SCC3 is required for sister chromatid cohesion in early meiosis

(A) Meiocyte chromosome morphology at the preleptotene and leptotene in wild type, scc3, rec8 and rec8 scc3. Chromosomes at preleptotene exhibited a hairy rodlike appearance and formed thin threads at leptotene in wild type. However, chromosomes in scc3 were dispersed with blurred outlines and failed to from thin threads at leptotene. Bars, 5 μm.

(B) The dynamic process of chromosome structure in preleptotene was revealed by pooled oligos specific to chromosome 12 (red). Preleptotene chromosomes in wild type, scc3, rec8 and rec8 scc3. Chromosomes were stained with DAPI (blue). Bars, 5 μm.

Homologous pairing and synapsis are disturbed in scc3

(A) Meiotic chromosome behavior in wild type and scc3. Bars, 5 μm.

(B) Immunolocalization of ZEP1 (green, from mouse) and REC8 (red, from rabbit) in wild type and scc3 meiocytes.

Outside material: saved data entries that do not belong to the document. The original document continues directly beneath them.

<file path="src/rtl/cpu_sequencer.sv">
// cpu_sequencer: multi-cycle instruction sequencer for a small CPU.
// Walks each instruction through FETCH, DECODE, EXEC or MEM, and WB over a
// single shared memory port, with a timeout that parks the sequencer in FAULT.
//
// Ports:
//   clk, reset_n          - system clock, synchronous active-low reset
//   run                   - enable instruction sequencing
//   opcode, dec_*         - instruction opcode and decoder controls, captured in DECODE
//   mem_ready             - shared memory acknowledge (only looked at in FETCH/MEM)
//   mem_req/mem_we/mem_sel - memory request, write enable, select (0 instr, 1 data)
//   ir_load, rf_we, nz_we, pc_we - single-cycle strobes
//   state, busy, fault, instr_count - status
module cpu_sequencer #(
  parameter int unsigned MEM_TIMEOUT = 16
) (
  input  logic        clk,
  input  logic        reset_n,
  input  logic        run,
  input  logic [4:0]  opcode,
  input  logic        dec_RegWrite,
  input  logic        dec_MemWrite,
  input  logic        dec_mem_sel,
  input  logic        dec_NZ,
  input  logic        dec_pc_enable,
  input  logic        mem_ready,
  output logic        mem_req,
  output logic        mem_we,
  output logic        mem_sel,
  output logic        ir_load,
  output logic        rf_we,
  output logic        nz_we,
  output logic        pc_we,
  output logic [2:0]  state,
  output logic        busy,
  output logic        fault,
  output logic [15:0] instr_count
);

  typedef enum logic [2:0] {
    StIdle   = 3'd0,
    StFetch  = 3'd1,
    StDecode = 3'd2,
    StExec   = 3'd3,
    StMem    = 3'd4,
    StWb     = 3'd5,
    StFault  = 3'd6
  } state_e;

  localparam logic [7:0] WaitLast = 8'(MEM_TIMEOUT - 1);

  state_e      state_q, state_d;
  logic [7:0]  wait_q, wait_d;
  logic [15:0] instr_count_q, instr_count_d;
  logic [4:0]  opcode_q, opcode_d;
  logic        reg_write_q, reg_write_d;
  logic        mem_write_q, mem_write_d;
  logic        mem_sel_q, mem_sel_d;
  logic        nz_q, nz_d;
  logic        pc_enable_q, pc_enable_d;
  logic        timed_out;

  // Last permitted wait cycle with still no acknowledge.
  assign timed_out = (wait_q == WaitLast) && !mem_ready;

  always_comb begin
    state_d       = state_q;
    wait_d        = wait_q;
    instr_count_d = instr_count_q;
    opcode_d      = opcode_q;
    reg_write_d   = reg_write_q;
    mem_write_d   = mem_write_q;
    mem_sel_d     = mem_sel_q;
    nz_d          = nz_q;
    pc_enable_d   = pc_enable_q;
    case (state_q)
      StIdle: begin
        if (run) begin
          state_d = StFetch;
          wait_d  = '0;
        end
      end
      StFetch: begin
        if (mem_ready) begin
          state_d = StDecode;
        end else begin
          wait_d = wait_q + 8'd1;
          if (timed_out) state_d = StFault;
        end
      end
      StDecode: begin
        // Snapshot the decode so later input changes cannot disturb this instruction.
        opcode_d    = opcode;
        reg_write_d = dec_RegWrite;
        mem_write_d = dec_MemWrite;
        mem_sel_d   = dec_mem_sel;
        nz_d        = dec_NZ;
        pc_enable_d = dec_pc_enable;
        if (dec_mem_sel || dec_MemWrite) begin
          state_d = StMem;
          wait_d  = '0;
        end else begin
          state_d = StExec;
        end
      end
      StExec: state_d = StWb;
      StMem: begin
        if (mem_ready) begin
          state_d = StWb;
        end else begin
          wait_d = wait_q + 8'd1;
          if (timed_out) state_d = StFault;
        end
      end
      StWb: begin
        instr_count_d = instr_count_q + 16'd1;
        if (run) begin
          state_d = StFetch;
          wait_d  = '0;
        end else begin
          state_d = StIdle;
        end
      end
      StFault: state_d = StFault;
      default: state_d = StIdle;
    endcase
  end

  always_ff @(posedge clk) begin
    if (!reset_n) begin
      state_q       <= StIdle;
      wait_q        <= '0;
      instr_count_q <= '0;
      opcode_q      <= '0;
      reg_write_q   <= 1'b0;
      mem_write_q   <= 1'b0;
      mem_sel_q     <= 1'b0;
      nz_q          <= 1'b0;
      pc_enable_q   <= 1'b0;
    end else begin
      state_q       <= state_d;
      wait_q        <= wait_d;
      instr_count_q <= instr_count_d;
      opcode_q      <= opcode_d;
      reg_write_q   <= reg_write_d;
      mem_write_q   <= mem_write_d;
      mem_sel_q     <= mem_sel_d;
      nz_q          <= nz_d;
      pc_enable_q   <= pc_enable_d;
    end
  end

  // ir_load follows mem_ready combinationally so the IR captures in the ack cycle.
  always_comb begin
    mem_req = 1'b0;
    mem_we  = 1'b0;
    mem_sel = 1'b0;
    ir_load = 1'b0;
    rf_we   = 1'b0;
    nz_we   = 1'b0;
    pc_we   = 1'b0;
    case (state_q)
      StFetch: begin
        mem_req = 1'b1;
        ir_load = mem_ready;
      end
      StMem: begin
        mem_req = 1'b1;
        mem_sel = 1'b1;
        mem_we  = mem_write_q;
      end
      StWb: begin
        rf_we = reg_write_q;
        nz_we = nz_q;
        pc_we = pc_enable_q;
      end
      default: ;
    endcase
  end

  assign state       = state_q;
  assign busy        = (state_q != StIdle) && (state_q != StFault);
  assign fault       = (state_q == StFault);
  assign instr_count = instr_count_q;

  // Captured opcode and data-select are held for the datapath but not used here.
  logic unused_latched;
  assign unused_latched = ^{opcode_q, mem_sel_q};

endmodule

</file>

ZEP1 was severely suppressed from early zygotene to pachytene in scc3. Bars, 5 μm.

SCC3 affects recombination progress and CO formation

(A) Immunolocalization of histone γH2AX (red), COM1 (green, from mouse), DMC1 (green, from mouse), RAD51 (green, from rabbit), ZIP4 (green, from mouse) and HEI10 (green, from mouse) in wild type and scc3. REC8 (red, from mouse and rabbit) signals were used to visualize chromosome axes. Bars, 5 μm.

(B) Box scatter plot of histone γH2AX phosphorylation, COM1, DMC1, RAD51 and ZIP4 in wild type and scc3. No difference of histone γH2AX and COM1 were shown between the wild type and scc3. DMC1, RAD51 and ZIP4 foci were significantly decreased in scc3 compared with wild type. Values are means ± SD. *** represents P < 0.001, two-tailed Student’s t-tests was performed.

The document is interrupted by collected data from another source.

[src/rtl/serial_fullsubtractor_seq.sv]
// Bit-serial WIDTH-bit subtractor: diff = a - b - bin, one bit per clock, LSB first.
// Define SERIAL_SUB_OVERFLOW_EN to build the signed-overflow flag; otherwise ovf is tied to 0.
module serial_fullsubtractor_seq #(
    parameter int WIDTH = 8
) (
    input  logic             clk,
    input  logic             rst,
    input  logic             start,
    input  logic [WIDTH-1:0] a,
    input  logic [WIDTH-1:0] b,
    input  logic             bin,
    output logic             busy,
    output logic             done,
    output logic [WIDTH-1:0] diff,
    output logic             bout,
    output logic             ovf
);

    localparam int CW = $clog2(WIDTH) + 1;

    typedef enum logic [1:0] {
        S_IDLE,
        S_SHIFT,
        S_DONE
    } state_t;

    state_t           state_reg;
    state_t           state_next;
    logic [WIDTH-1:0] a_sh_reg;
    logic [WIDTH-1:0] b_sh_reg;
    logic [WIDTH-1:0] res_sh_reg;
    logic             br_reg;
    logic [CW-1:0]    cnt_reg;
    logic [WIDTH-1:0] diff_reg;
    logic             bout_reg;
    logic             done_reg;
    logic             bit_d;
    logic             bit_bo;

    always_ff @(posedge clk or posedge rst) begin
        if (rst) begin
            state_reg <= S_IDLE;
        end else begin
            state_reg <= state_next;
        end
    end

    always_comb begin
        state_next = state_reg;
        bit_d      = a_sh_reg[0] ^ b_sh_reg[0] ^ br_reg;
        bit_bo     = (~a_sh_reg[0] & b_sh_reg[0]) | (~(a_sh_reg[0] ^ b_sh_reg[0]) & br_reg);
        case (state_reg)
            S_IDLE: begin
                if (start) begin
                    state_next = S_SHIFT;
                end
            end
            S_SHIFT: begin
                if (cnt_reg == CW'(WIDTH - 1)) begin
                    state_next = S_DONE;
                end
            end
            S_DONE: begin
                state_next = S_IDLE;
            end
            default: begin
                state_next = S_IDLE;
            end
        endcase
    end

    always_ff @(posedge clk or posedge rst) begin
        if (rst) begin
            a_sh_reg   <= '0;
            b_sh_reg   <= '0;
            res_sh_reg <= '0;
            br_reg     <= 1'b0;
            cnt_reg    <= '0;
            diff_reg   <= '0;
            bout_reg   <= 1'b0;
            done_reg   <= 1'b0;
        end else begin
            // The completion pulse and result are registered on the edge leaving DONE.
            done_reg <= (state_reg == S_DONE);
            case (state_reg)
                S_IDLE: begin
                    if (start) begin
                        a_sh_reg <= a;
                        b_sh_reg <= b;
                        br_reg   <= bin;
                        cnt_reg  <= '0;
                    end
                end
                S_SHIFT: begin
                    a_sh_reg   <= {1'b0, a_sh_reg[WIDTH-1:1]};
                    b_sh_reg   <= {1'b0, b_sh_reg[WIDTH-1:1]};
                    res_sh_reg <= {bit_d, res_sh_reg[WIDTH-1:1]};
                    br_reg     <= bit_bo;
                    cnt_reg    <= cnt_reg + CW'(1);
                end
                S_DONE: begin
                    diff_reg <= res_sh_reg;
                    bout_reg <= br_reg;
                end
                default: begin
                end
            endcase
        end
    end

`ifdef SERIAL_SUB_OVERFLOW_EN
    logic a_msb_reg;
    logic b_msb_reg;
    logic ovf_reg;

    always_ff @(posedge clk or posedge rst) begin
        if (rst) begin
            a_msb_reg <= 1'b0;
            b_msb_reg <= 1'b0;
            ovf_reg   <= 1'b0;
        end else begin
            if (state_reg == S_IDLE && start) begin
                a_msb_reg <= a[WIDTH-1];
                b_msb_reg <= b[WIDTH-1];
            end
            if (state_reg == S_DONE) begin
                ovf_reg <= (a_msb_reg ^ b_msb_reg) & (a_msb_reg ^ res_sh_reg[WIDTH-1]);
            end
        end
    end

    assign ovf = ovf_reg;
`else
    assign ovf = 1'b0;
`endif

    assign busy = (state_reg != S_IDLE);
    assign done = done_reg;
    assign diff = diff_reg;
    assign bout = bout_reg;

endmodule

[config.mk]
export PLATFORM = sky130hd
export DESIGN_NAME = serial_fullsubtractor_seq
export DESIGN_NICKNAME = d
export VERILOG_FILES = /design/src/rtl/serial_fullsubtractor_seq.sv
export SDC_FILE = /design/constraint.sdc
export NUM_CORES = 1
export LEC_CHECK = 0
export CAP_MARGIN = 20
export CORE_MARGIN = 2
export CORE_UTILIZATION = 30
export CTS_BUF_LIST = sky130_fd_sc_hd__clkbuf_8
export DETAILED_ROUTE_END_ITERATION = 8
export HOLD_SLACK_MARGIN = 0.03
export PLACE_DENSITY = 0.64
export SYNTH_ARGS = -nofsm -noshare
export SYNTH_HDL_FRONTEND = slang
export SYNTH_SLANG_ARGS = --single-unit
[constraint.sdc]
create_clock -name clk -period 1.1 [get_ports clk]
set_input_delay 0.22 -clock clk [delete_from_list [all_inputs] [get_ports clk]]
set_output_delay 0.22 -clock clk [all_outputs]
set_load 0.01 [all_outputs]
== After elaboration in Yosys (flattened, before gate mapping) ==
Cells that the tools add are included.

* Register bits after elaboration: 41
* Input port bits: 20
* Output and inout port bits: 12
* Logic and storage cells: 38

* Add/subtract/negate cells: 1
* Equality and inequality tests: 5
* Muxes and demuxes: 11
* Bitwise operators: 7
* Reductions and logical operators: 5

{| class="wikitable"
|+ Operators by type and width
! cell !! count
|-
| 8-bit one-hot mux with 2 select lines || 2
|-
| 8-bit 2-to-1 mux || 2
|-
| 4-bit one-hot mux with 2 select lines || 1
|-
| 4-bit by 1-bit adder with 4-bit output (second input constant) || 1
|-
| 4-bit by 3-bit equality test with 1-bit output (second input constant) || 1
|-
| 2-bit 2-to-1 mux || 2
|-
| 4-bit 2-to-1 mux || 1
|-
| 2-bit inequality test (second input constant) || 2
|-
| 2-bit one-hot mux with 2 select lines || 1
|-
| 2-bit AND reduction || 2
|-
| 2-bit nonzero test || 2
|-
| 1-bit bitwise AND || 2
|-
| 2-bit by 1-bit equality test with 1-bit output (second input constant) || 1
|-
| 2-bit equality test (second input constant) || 1
|-
| 2-bit zero test || 1
|-
| 1-bit NOT || 2
|-
| 1-bit one-hot mux with 2 select lines || 1
|-
| 1-bit bitwise XOR || 2
|-
| 1-bit 2-to-1 mux || 1
|-
| 1-bit OR || 1
|}

== Longest topological paths before layout ==
Gate-level depths: netlist (run 1).

* Depth in word-level cells: 5
* Mapped depth: 5
* Mapped depth without buffers: 5

== Worst setup path before layout (run 1) ==
OpenSTA, ideal clock, no wires.

* Path kind: reg2reg
* Start point: register state_reg[1]
* End point: register a_sh_reg[7]
* Library setup time: 0.122 ns
* Arrival: 1.076 ns
* Required time: 0.978 ns
* Slack: -0.097 ns
* Cell stages (with the launch flop): 5
* Path buffers: 2
* Clock period less this slack: 1.197 ns
* Cell sequence: dfrtp_1 -> buf_2 -> o21bai_2 -> buf_2 -> a32o_1

* Longest elaborated chain between the ends: 3
* Elaborated cells on any way between the ends: 6
* Classes of those cells: eq/ne (2); mux (1); reduce/logical (3)

{| class="wikitable"
|+ RTL lines
! element !! line !! source
|-
| start: declaration || 27 || <nowiki>state_t state_reg;</nowiki>
|-
| start signal: assignment || 44 || <nowiki>state_reg <= state_next;</nowiki>
|-
| 2-bit by 1-bit equality test with 1-bit output / 2-bit zero test (equally long branches) || 85 || <nowiki>case (state_reg)</nowiki>
|-
| 2-bit nonzero test (no line) / 2-bit inequality test (equally long branches) || - ||
|-
| 2-bit AND reduction (no line) || - ||
|-
| end signal: assignment || 95 || <nowiki>a_sh_reg <= {1'b0, a_sh_reg[WIDTH-1:1]};</nowiki>
|-
| end: declaration || 29 || <nowiki>logic [WIDTH-1:0] a_sh_reg;</nowiki>
|}

Parallel ways exist; a longest one is shown, timed or not.
A chain may end at the register's enable or synchronous reset.

== Worst setup path after layout (run 1) ==
* Start point: register state_reg[0]
* End point: output busy

* Longest elaborated chain between the ends: 1

{| class="wikitable"
|+ RTL lines
! element !! line !! source
|-
| 2-bit nonzero test || 137 || <nowiki>assign busy = (state_reg != S_IDLE);</nowiki>
|-
| end: declaration || 12 || <nowiki>output logic busy,</nowiki>
|}

Every way passes these cells.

(C) Chromosome behaviors in scc3, rec8, rec8 scc3, dmc1 and dmc1 scc3 from diakinesis to anaphase I. Bars, 5 μm.

SCC3 loading onto meiotic chromosomes depends on REC8

(A) Immunolocalization of γH2AX (red, from rabbit), COM1 (green, from mouse), RAD51 (green, from rabbit), SCC3 (green, from mouse), PAIR2 (green, from rabbit) and PAIR3 (green, from rabbit) in rec8 meiocytes at zygotene. CENH3 (red and green, from rabbit and mouse) was used to indicate the centromeres. Bars, 5 μm.

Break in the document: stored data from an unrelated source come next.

--- config.mk ---
export PLATFORM = sky130hd
export DESIGN_NAME = lgn_pixel_packer
export DESIGN_NICKNAME = d
export VERILOG_FILES = /design/src/rtl/lgn_pixel_packer.sv
export SDC_FILE = /design/constraint.sdc
export NUM_CORES = 1
export LEC_CHECK = 0
export ABC_AREA = 1
export BUFFER_PORTS_ARGS = -buffer_cell sky130_fd_sc_hd__buf_2
export CELL_PAD_IN_SITES_DETAIL_PLACEMENT = 1
export CELL_PAD_IN_SITES_GLOBAL_PLACEMENT = 2
export CORE_ASPECT_RATIO = 0.5
export CORE_UTILIZATION = 28
export DETAILED_ROUTE_END_ITERATION = 8
export GPL_ROUTABILITY_DRIVEN = 0
export PLACE_DENSITY_LB_ADDON = 0.12
export RECOVER_POWER = 25
export SYNTH_ARGS = -nofsm -noshare
export SYNTH_HDL_FRONTEND = slang
export SYNTH_SLANG_ARGS = --single-unit
--- constraint.sdc ---
create_clock -name i_clk -period 1.5 [get_ports i_clk]
set_input_delay 0.3 -clock i_clk [delete_from_list [all_inputs] [get_ports i_clk]]
set_output_delay 0.3 -clock i_clk [all_outputs]
set_load 0.005 [all_outputs]
## config.mk

```make
export PLATFORM = sky130hd
export DESIGN_NAME = fifo_wr_arbiter
export DESIGN_NICKNAME = d
export VERILOG_FILES = /design/src/rtl/fifo_wr_arbiter.sv
export SDC_FILE = /design/constraint.sdc
export NUM_CORES = 1
export LEC_CHECK = 0
export ABC_CLOCK_PERIOD_IN_PS = 2900
export BUFFER_PORTS_ARGS = -buffer_cell sky130_fd_sc_hd__buf_4
export CORE_UTILIZATION = 45
export CTS_BUF_LIST = sky130_fd_sc_hd__clkbuf_4 sky130_fd_sc_hd__clkbuf_8
export CTS_CLUSTER_DIAMETER = 200
export DETAILED_ROUTE_END_ITERATION = 6
export GPL_TIMING_DRIVEN = 0
export PLACE_DENSITY_LB_ADDON = 0.05
export SYNTH_ARGS = -nofsm -noshare
export SYNTH_HDL_FRONTEND = slang
export SYNTH_SLANG_ARGS = --single-unit
export TNS_END_PERCENT = 50
```

## constraint.sdc

```tcl
create_clock -name clk -period 2.9 [get_ports clk]
set_clock_uncertainty 0.15 [all_clocks]
set_input_delay 0.58 -clock clk [delete_from_list [all_inputs] [get_ports clk]]
set_output_delay 0.58 -clock clk [all_outputs]
set_load 0.005 [all_outputs]
```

(B) Immunolocalization of REC8 (red, from rabbit) and SCC3 (green, from mouse) in spo11, com1, dmc1, zep1, pair2 and pair3 meiocytes at zygotene. Bars, 5 μm.

(C) SCC3 interacts with RAD21.1 in yeast-two-hybrid assays. Interactions between bait and prey were examined on SD/DDO (SD-Leu-Trp) control media and SD/QDO (SD-Ade-His-Leu-Trp) selective media. AD, prey vector; BD, bait vector.

(D) Bimolecular fluorescence complementation assays show the interactions between SCC3 and RAD21.1 in rice protoplasts. Bars, 5 μm.